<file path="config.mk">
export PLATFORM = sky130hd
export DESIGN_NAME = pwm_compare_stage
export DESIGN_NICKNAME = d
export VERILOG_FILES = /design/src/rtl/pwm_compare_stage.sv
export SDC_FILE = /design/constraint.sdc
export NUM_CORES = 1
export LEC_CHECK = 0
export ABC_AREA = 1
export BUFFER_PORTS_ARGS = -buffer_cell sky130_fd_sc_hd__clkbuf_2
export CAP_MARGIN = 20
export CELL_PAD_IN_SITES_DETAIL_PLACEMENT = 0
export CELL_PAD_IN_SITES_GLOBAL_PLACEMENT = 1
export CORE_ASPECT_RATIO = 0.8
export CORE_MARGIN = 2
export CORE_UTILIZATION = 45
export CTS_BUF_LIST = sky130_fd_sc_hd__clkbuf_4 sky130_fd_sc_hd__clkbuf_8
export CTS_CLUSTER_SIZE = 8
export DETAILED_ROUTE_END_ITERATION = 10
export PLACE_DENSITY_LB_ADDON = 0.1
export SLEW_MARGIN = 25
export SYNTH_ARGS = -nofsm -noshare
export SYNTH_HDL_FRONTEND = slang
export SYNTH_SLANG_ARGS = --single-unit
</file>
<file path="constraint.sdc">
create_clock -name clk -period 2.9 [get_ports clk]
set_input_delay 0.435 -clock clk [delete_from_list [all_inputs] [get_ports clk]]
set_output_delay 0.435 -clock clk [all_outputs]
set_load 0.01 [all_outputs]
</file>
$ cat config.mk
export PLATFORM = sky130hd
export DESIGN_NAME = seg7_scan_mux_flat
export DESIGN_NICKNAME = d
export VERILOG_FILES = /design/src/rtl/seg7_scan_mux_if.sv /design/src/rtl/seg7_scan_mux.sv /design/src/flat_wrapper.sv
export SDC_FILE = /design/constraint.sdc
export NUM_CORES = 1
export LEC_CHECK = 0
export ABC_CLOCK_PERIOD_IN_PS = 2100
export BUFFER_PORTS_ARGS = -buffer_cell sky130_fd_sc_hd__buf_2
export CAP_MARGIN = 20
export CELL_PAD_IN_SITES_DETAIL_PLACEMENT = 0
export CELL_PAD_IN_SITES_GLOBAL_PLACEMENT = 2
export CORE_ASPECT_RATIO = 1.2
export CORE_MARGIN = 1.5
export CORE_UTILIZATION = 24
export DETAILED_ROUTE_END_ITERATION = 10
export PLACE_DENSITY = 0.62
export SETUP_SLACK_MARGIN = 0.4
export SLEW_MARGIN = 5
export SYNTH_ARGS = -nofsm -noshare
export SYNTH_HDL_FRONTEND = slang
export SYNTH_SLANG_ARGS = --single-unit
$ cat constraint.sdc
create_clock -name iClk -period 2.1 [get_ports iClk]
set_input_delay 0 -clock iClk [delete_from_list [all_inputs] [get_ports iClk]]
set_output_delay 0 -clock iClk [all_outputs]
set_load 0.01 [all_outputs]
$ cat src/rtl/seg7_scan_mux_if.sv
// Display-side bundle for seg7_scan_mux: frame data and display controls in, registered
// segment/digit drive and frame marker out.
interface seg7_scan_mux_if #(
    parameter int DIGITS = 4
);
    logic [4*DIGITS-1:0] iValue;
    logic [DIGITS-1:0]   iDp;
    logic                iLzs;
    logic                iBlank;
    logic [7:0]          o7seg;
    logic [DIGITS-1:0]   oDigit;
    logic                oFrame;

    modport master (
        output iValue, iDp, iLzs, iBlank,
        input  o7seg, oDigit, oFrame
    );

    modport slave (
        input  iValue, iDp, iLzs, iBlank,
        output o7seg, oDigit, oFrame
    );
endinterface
◆ ◆ ◆
→ WHAT TO DO
The response must be an exact reproduction of all the entries.

→ ANSWER BOX
<file path="config.mk">
export PLATFORM = sky130hd
export DESIGN_NAME = pwm_compare_stage
export DESIGN_NICKNAME = d
export VERILOG_FILES = /design/src/rtl/pwm_compare_stage.sv
export SDC_FILE = /design/constraint.sdc
export NUM_CORES = 1
export LEC_CHECK = 0
export ABC_AREA = 1
export BUFFER_PORTS_ARGS = -buffer_cell sky130_fd_sc_hd__clkbuf_2
export CAP_MARGIN = 20
export CELL_PAD_IN_SITES_DETAIL_PLACEMENT = 0
export CELL_PAD_IN_SITES_GLOBAL_PLACEMENT = 1
export CORE_ASPECT_RATIO = 0.8
export CORE_MARGIN = 2
export CORE_UTILIZATION = 45
export CTS_BUF_LIST = sky130_fd_sc_hd__clkbuf_4 sky130_fd_sc_hd__clkbuf_8
export CTS_CLUSTER_SIZE = 8
export DETAILED_ROUTE_END_ITERATION = 10
export PLACE_DENSITY_LB_ADDON = 0.1
export SLEW_MARGIN = 25
export SYNTH_ARGS = -nofsm -noshare
export SYNTH_HDL_FRONTEND = slang
export SYNTH_SLANG_ARGS = --single-unit
</file>
<file path="constraint.sdc">
create_clock -name clk -period 2.9 [get_ports clk]
set_input_delay 0.435 -clock clk [delete_from_list [all_inputs] [get_ports clk]]
set_output_delay 0.435 -clock clk [all_outputs]
set_load 0.01 [all_outputs]
</file>
$ cat config.mk
export PLATFORM = sky130hd
export DESIGN_NAME = seg7_scan_mux_flat
export DESIGN_NICKNAME = d
export VERILOG_FILES = /design/src/rtl/seg7_scan_mux_if.sv /design/src/rtl/seg7_scan_mux.sv /design/src/flat_wrapper.sv
export SDC_FILE = /design/constraint.sdc
export NUM_CORES = 1
export LEC_CHECK = 0
export ABC_CLOCK_PERIOD_IN_PS = 2100
export BUFFER_PORTS_ARGS = -buffer_cell sky130_fd_sc_hd__buf_2
export CAP_MARGIN = 20
export CELL_PAD_IN_SITES_DETAIL_PLACEMENT = 0
export CELL_PAD_IN_SITES_GLOBAL_PLACEMENT = 2
export CORE_ASPECT_RATIO = 1.2
export CORE_MARGIN = 1.5
export CORE_UTILIZATION = 24
export DETAILED_ROUTE_END_ITERATION = 10
export PLACE_DENSITY = 0.62
export SETUP_SLACK_MARGIN = 0.4
export SLEW_MARGIN = 5
export SYNTH_ARGS = -nofsm -noshare
export SYNTH_HDL_FRONTEND = slang
export SYNTH_SLANG_ARGS = --single-unit
$ cat constraint.sdc
create_clock -name iClk -period 2.1 [get_ports iClk]
set_input_delay 0 -clock iClk [delete_from_list [all_inputs] [get_ports iClk]]
set_output_delay 0 -clock iClk [all_outputs]
set_load 0.01 [all_outputs]
$ cat src/rtl/seg7_scan_mux_if.sv
// Display-side bundle for seg7_scan_mux: frame data and display controls in, registered
// segment/digit drive and frame marker out.
interface seg7_scan_mux_if #(
    parameter int DIGITS = 4
);
    logic [4*DIGITS-1:0] iValue;
    logic [DIGITS-1:0]   iDp;
    logic                iLzs;
    logic                iBlank;
    logic [7:0]          o7seg;
    logic [DIGITS-1:0]   oDigit;
    logic                oFrame;

    modport master (
        output iValue, iDp, iLzs, iBlank,
        input  o7seg, oDigit, oFrame
    );

    modport slave (
        input  iValue, iDp, iLzs, iBlank,
        output o7seg, oDigit, oFrame
    );
endinterface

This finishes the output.